**TASK GOAL**
Repeat, exactly as written, the lines of the records below from the first through the line with "[worst max-delay path, cell delays in order]", but none past it.

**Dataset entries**

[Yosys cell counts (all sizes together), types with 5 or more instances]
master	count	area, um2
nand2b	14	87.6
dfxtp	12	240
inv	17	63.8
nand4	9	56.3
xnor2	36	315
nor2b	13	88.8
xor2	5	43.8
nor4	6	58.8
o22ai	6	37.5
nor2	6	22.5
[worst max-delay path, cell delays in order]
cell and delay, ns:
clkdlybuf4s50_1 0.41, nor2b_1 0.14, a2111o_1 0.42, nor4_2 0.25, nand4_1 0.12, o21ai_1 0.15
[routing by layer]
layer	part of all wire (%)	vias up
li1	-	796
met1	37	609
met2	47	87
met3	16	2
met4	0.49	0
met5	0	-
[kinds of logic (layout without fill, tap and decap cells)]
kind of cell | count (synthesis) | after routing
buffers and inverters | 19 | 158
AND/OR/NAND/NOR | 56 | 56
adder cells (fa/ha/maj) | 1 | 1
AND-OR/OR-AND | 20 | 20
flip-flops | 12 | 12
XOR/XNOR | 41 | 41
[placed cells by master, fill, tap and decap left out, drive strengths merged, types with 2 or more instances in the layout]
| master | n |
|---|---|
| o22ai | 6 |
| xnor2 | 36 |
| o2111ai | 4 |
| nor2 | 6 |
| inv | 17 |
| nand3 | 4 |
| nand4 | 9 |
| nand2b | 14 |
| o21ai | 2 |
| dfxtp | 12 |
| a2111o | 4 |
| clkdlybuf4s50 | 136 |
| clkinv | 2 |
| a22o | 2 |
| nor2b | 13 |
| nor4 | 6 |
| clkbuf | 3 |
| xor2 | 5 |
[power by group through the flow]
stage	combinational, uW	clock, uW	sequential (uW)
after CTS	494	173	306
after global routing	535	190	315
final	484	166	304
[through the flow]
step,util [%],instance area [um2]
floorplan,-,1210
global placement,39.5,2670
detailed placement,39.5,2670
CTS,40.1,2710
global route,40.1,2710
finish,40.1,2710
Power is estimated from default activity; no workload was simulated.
## flow/config.mk

```make
export PLATFORM = sky130hd
export DESIGN_NAME = ALU
export DESIGN_NICKNAME = ALU
export VERILOG_FILES = /design/flow/design.v
export SDC_FILE = /design/flow/constraint.sdc
export NUM_CORES = 4
export LEC_CHECK = 1
export CORE_AREA = 10 10 111 111
export DIE_AREA = 0 0 121 121
```

## flow/constraint.sdc

```tcl
current_design ALU

set clk_period 21.5
set clk_io_pct 0.2

create_clock -name clk0 -period $clk_period

set non_clock_inputs [all_inputs -no_clocks]
set_input_delay [expr $clk_period * $clk_io_pct] -clock clk0 $non_clock_inputs
set_output_delay [expr $clk_period * $clk_io_pct] -clock clk0 [all_outputs]
```

## flow/design.v

```verilog
module ALU
(
    A,
    B,
    Cin,
    Sum,
    Sub,
    Cin_en,
    NZVC
);
    input  [16-1:0] A;       
    input  [16-1:0] B;       
    input           Cin;
    input           Cin_en;
    input           Sub;     
    output [16-1:0] Sum;     
    output [ 4-1:0] NZVC;    
    wire   [  16:0] result; 
    wire            Ci;
    assign Sum = result[15:0];
    assign NZVC[3]   = result[15];                          
    assign NZVC[2]   = ~(|result[15:0]);                                                                
    assign NZVC[1]   = (~A[15] & ~B[15] &  result[15]) | (A[15] & B[15] &  ~result[15]);
    assign NZVC[0]   = result[16]; 
    assign Ci = (Cin_en) ? Cin : 1'b0;
    assign result = (Sub) ? ((Cin_en) ? ({1'b0, A} + {1'b0, ~B} + 1'b1 + {16{~Ci}}) 
                                      : ({1'b0, A} + {1'b0, ~B} + 1'b1))
                          : ((Cin_en) ? ({1'b0, A} + {1'b0,  B} + {{15{1'b0}}, Ci}) 
                                      : ({1'b0, A} + {1'b0,  B}));
endmodule
```

## flow/run.sh

```bash
#!/bin/bash
# OpenROAD 26Q1-2900-gdf79404cd8, Yosys 0.63+post, stock flow scripts
make -C /OpenROAD-flow-scripts/flow DESIGN_CONFIG=/design/flow/config.mk WORK_HOME=/design/flow/orfs finish
```

==> Slide: Implementation Results <==
Flow Results at a Glance

Place
  • IO Port Bufs: 55
  • Detailed Place HPWL: 6.91 mm
  • Routability cong.: 0.909

Worst hold path
  • Worst-case hold path end point: Sum[0]
  • Hold Crit Class: input port to primary output
  • Hold depth: 4
  • Hold Path Origin: B[0]

Cells and area
  • Top Layout Cells: clkdlybuf4s50_1 (55), ha_1 (51), inv_1 (45)
  • Flip-flop and latch area: 0 um^2
  • Flops: 0
  • P&R area growth vs syn: 20.3%
  • Clk_buf instances: 0
  • Highest-count logic cell in the final layout: clkdlybuf4s50_1
  • Layout cells sized above 1: 6.29%

Clock network
  • Hold_buf cts: 0
  • Setup bufs post-CTS: 0
  • Post-CTS sizing: 0

Run
  • Maxcap violations: 0
  • Tool warnings: 49

Global route
  • First-pass GRT wire length: 13.5 mm
  • Maximum number of pins on one net before global-route repair: 19
  • M3 GR Usage: 0.378%
  • GRT overflow: 0
  • Vias in the first global route: 2810
  • Layer with the highest usage: met2
  • Global Route Usage Sum: 10.7%
  • Initial antenna violation count: 0
  • Met1 track utilization from global routing: 15.9%
  • Met2 usage: 17.8%

Floorplanning
  • Chip width: 121 um
  • CORE AREA: 0.00986 mm^2
  • Die area: 0.0146 mm^2
  • Die height: 121 um
  • Fp_density: 31.6%
  • Num rows: 36
  • I/O pin cnt: 55

Setup path
  • Cell Chain, Critical Path: clkdlybuf4s50_1 -> inv_1 -> ha_1 -> nor2b_1 -> o31ai_1 -> a21oi_1 -> nor3_1 -> nor2_1 -> ha_1 -> and2_1 -> a221oi_1 -> nand2_1 -> xor2_1 -> mux2_2 -> mux2i_1 -> o2111ai_1 -> a2111oi_0 -> nand4b_1 -> nor4_2 -> clkdlybuf4s50_1
  • CP max FO: 4
  • CP peak stage delay: 0.51 ns
  • Startpoint Class: input port
  • CP Capture Type: primary output
  • Arr. time, crit path: 9.17 ns
  • Setup Crit Path Kind: input port to primary output
  • Crit path required time: 17.20 ns
  • Slowest CP cell: clkdlybuf4s50_1

Drt
  • DR DRC count: 0
  • Antenna diodes: 0
  • Drt total wl: 7.89 mm
  • Vias: 2995
  • Remaining antenna violation count: 0
  • Initial DRT Pass Iterations: 4
  • 1st-iter DRT viols: 193
  • Routed WL per cell: 13.3 um
  • Drt via density: 5.04

STA
  • Setup TNS: 0 ns
  • Tmin final: 13.47 ns
  • Max Freq: 0.0742 GHz
  • Final hold violations: 0
  • Final Cycle Share: 62.6%
  • Slew Limit Fails: 0
  • Worst hold slack: 9.74 ns
  • Slew margin rel.: 60.3%
  • RSZ-0062 raised after global routing: no
  • Final setup violation count: 0
  • Worst slew pin tran: 0.594 ns

Synth
  • Gate count after technology mapping: 419
  • Yosys stat area: 0.00312 mm^2
  • Avg Cell Area, Syn: 7.44 um^2
  • Cell variety after synth: 74
  • Yosys warning count: 0
  • Register share after synthesis: 0%
  • Synth Cell Area: 0.00312 mm^2
  • Cells in synth_stat.txt: 419

Power and ir drop
  • Leak Pwr: 1.60 nW
  • Peak VDD IR: 0.0116 mV
  • Pwr/cell area: 43.5 mW/mm^2

Outcome
  • Status: complete, no violations
[run.sh]
#!/bin/bash
# OpenROAD 26Q1-2900-gdf79404cd8, Yosys 0.63+post, stock flow scripts
make -C /OpenROAD-flow-scripts/flow DESIGN_CONFIG=/design/flow/config.mk WORK_HOME=/design/flow/orfs finish
[config.mk]
export PLATFORM = sky130hd
export DESIGN_NAME = dda_timer
export DESIGN_NICKNAME = dda_timer
export VERILOG_FILES = /design/flow/design.v
export SDC_FILE = /design/flow/constraint.sdc
export NUM_CORES = 4
export LEC_CHECK = 1
export CORE_UTILIZATION = 40
[constraint.sdc]
current_design dda_timer

set clk_period 24.9
set clk_io_pct 0.2

create_clock -name clk0 -period $clk_period [get_ports {CLK}]

set non_clock_inputs [all_inputs -no_clocks]
set_input_delay [expr $clk_period * $clk_io_pct] -clock clk0 $non_clock_inputs
set_output_delay [expr $clk_period * $clk_io_pct] -clock clk0 [all_outputs]
[design.v]
`default_nettype none
module dda_timer #(parameter dda_bits = 64,
  parameter phase_angle_bits = 10,
  parameter step_encoder_bits = 24
  )
(
  input resetn,
  input signed [dda_bits-1:0] increment,
  input signed [dda_bits-1:0] incrementincrement,
  input  loading_move,
  input  executing_move,
  output signed [phase_angle_bits-1:0] phase_angle,
  output signed [step_encoder_bits-1:0] step_encoder,
  output wire [dda_bits-2:0] substep_accumulator,  
  input dda_tick,
  input CLK
);
  reg signed [step_encoder_bits+dda_bits-2:0] accumulator;
  assign substep_accumulator = accumulator[dda_bits-2:0];
  assign phase_angle = accumulator[dda_bits+phase_angle_bits-2:dda_bits-1];
  assign step_encoder = accumulator[step_encoder_bits+dda_bits-2:dda_bits-1];
  reg signed [dda_bits-1:0] increment_r;
  wire dda_tick_rising;
  rising_edge_detector dda_rising (.clk(CLK), .in(dda_tick), .out(dda_tick_rising));
  always @(posedge CLK) if (!resetn) begin
    accumulator <= 0;
    increment_r <= {dda_bits{1'b0}};
  end else if (resetn) begin
    if (loading_move) begin
      increment_r <= increment;
    end
    if(dda_tick_rising && executing_move) begin
      increment_r <= increment_r + incrementincrement;
      accumulator <= accumulator + increment_r;
    end
  end
endmodule
module rising_edge_detector ( 
  input clk,
  input in,
  output out
);
  reg in_q;
  always @(posedge clk) begin
    in_q <= in;
  end
  assign out = !in_q && in;
endmodule
module falling_edge_detector ( 
  input clk,
  input in,
  output out
);
  reg in_q;
  always @(posedge clk) begin
    in_q <= in;
  end
  assign out = in_q && !in;
endmodule
module rising_edge_detector_tribuf ( 
  input clk,
  input in,
  output out
);
  reg [2:0] in_q;
  always @(posedge clk) begin
    in_q <= {in_q[1:0], in};
  end
  assign out = (in_q[2:1] == 2'b01);
endmodule
module falling_edge_detector_tribuf ( 
  input clk,
  input in,
  output out
);
  reg [2:0] in_q;
  always @(posedge clk) begin
    in_q <= {in_q[1:0], in};
  end
  assign out = (in_q[2:1] == 2'b10);
endmodule
==> flow_summary.yaml <==
# flow metrics
outcome:
  status: "complete, no violations"
final_timing:
  worst_pin_slew_ns: 0.951
  timing_hold_violations_final: 0
  period_minus_slack_ns: 8.34
  final.setup_skew_ns: 0.0106
  hold-worst-slack_ns: 0.471
  grt_setup_unrepaired: "no"
  timing.max_slew.rel_slack_pct: 36.6
  final-max-slew-violation-count: 0
  setup_viol_count_final: 0
  fin_setup_tns_ns: 0
  post-route-period-util_pct: 33.5
  clock.fmax_ghz: 0.120
clocking:
  cts-resized-gates: 0
  buffer_depth_of_the_longest_clock_path: 2
  clk_root_buffer_cell: "sky130_fd_sc_hd__clkbuf_16"
  clk_pin_slew_ns: 0.06
  cts_tree: "yes"
  cts_setup_buffers: 0
  ctsHtreeMaxLevel: 4
  num_clock_sinks: 152
  hold_buffers: 0
  numCtsBuffers: 17
  clkLatencyLatePin_ns: 0.45
logic_synthesis:
  top_cell_area_share_pct: 20.5
  post_synth_inst_count: 1998
  yosysChipArea_sq_mm: 0.0148
  synth-cells-yosys: 1998
  syn-cell-area_sq_mm: 0.0148
  ys.warnings.count: 2
  ys_types: 79
  synth-seq-cells: 152
  edf_count: 0
  post_synth.cell_area_avg_sq_um: 7.43
  synth_sequential_area_ratio_pct: 20.5
  ys_top_cells_by_area: "sky130_fd_sc_hd__dfxtp_1 21%, sky130_fd_sc_hd__ha_1 13%, sky130_fd_sc_hd__a21oi_1 8.6%, sky130_fd_sc_hd__nand2_1 6.4%, sky130_fd_sc_hd__xnor2_1 4.9%"
  largest_area_cell: "sky130_fd_sc_hd__dfxtp_1"
  ys_async_sr_fraction_pct: 0
  dominantRegCellSynth: "sky130_fd_sc_hd__dfxtp_1"
floorplan:
  die.size.y_um: 195
  boundaryPins: 230
  die-area_sq_mm: 0.0379
  floorplanUtilization_pct: 40.6
  die_w_um: 195
  design.core.area_sq_mm: 0.0365
  num_rows: 70
worst_setup_path:
  critical_path_required_ns: 25.23
  critical_path.endpoint_type: "flop"
  startpoint_type: "input port"
  peak_fanout_along_the_critical_path: 4
  worstSetupPathType: "in2reg"
  crit_arrival_ns: 8.67
flow_run:
  log.warning_count: 25
  drv_cap: 0
place:
  dpl.hpwl_um: 40500
  globalplace.congestion: 0.965
  port-buffer-count: 229
power_and_ir_drop:
  powerDensity_mw_per_mm2: 46.0
  power.static_leakage_nw: 7.54
  p_total_mw: 0.826
  vdd_drop_max_uv: 54.6
grt:
  grt_start_max_net_pins: 67
  grt_overflow: 0
  initial_antenna_violation_count: 0
  grt.total_usage_pct: 27.9
  via_count_of_the_first_global_routing_pass: 14400
  first_pass_grt_wire_length_um: 81800
route:
  antenna_cells: 0
  route.vias.total: 15100
  wl_um: 51400
  final_routed_wire_length_divided_by_cell_count_um: 19.6
  drt_iter0_drc: 1027
  drt_drc_violations_left: 0
  route.antenna.remaining_nets: 0
  drt_pre_antenna_iters: 6
  vias_per_cell: 5.77
layout:
  final_layout_top_logic_cell: "sky130_fd_sc_hd__a21oi_1"
  ff_latch_area_sq_mm: 0.00304
  area_delta_synth_final_pct: 21.1
  multiInputGateArea_sq_mm: 0.0110
  final.fill_count: 3543
  layout_cells_sized_above_1_pct: 4.18
  lay_top_cells: "256 x sky130_fd_sc_hd__a21oi_1, 253 x sky130_fd_sc_hd__nand2_1, 228 x sky130_fd_sc_hd__clkdlybuf4s50_1, 152 x sky130_fd_sc_hd__dfxtp_1, 149 x sky130_fd_sc_hd__ha_1"
worst_hold_path:
  worst_hold_path_type: "reg2reg"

**RESULT**
[Yosys cell counts (all sizes together), types with 5 or more instances]
master	count	area, um2
nand2b	14	87.6
dfxtp	12	240
inv	17	63.8
nand4	9	56.3
xnor2	36	315
nor2b	13	88.8
xor2	5	43.8
nor4	6	58.8
o22ai	6	37.5
nor2	6	22.5
[worst max-delay path, cell delays in order]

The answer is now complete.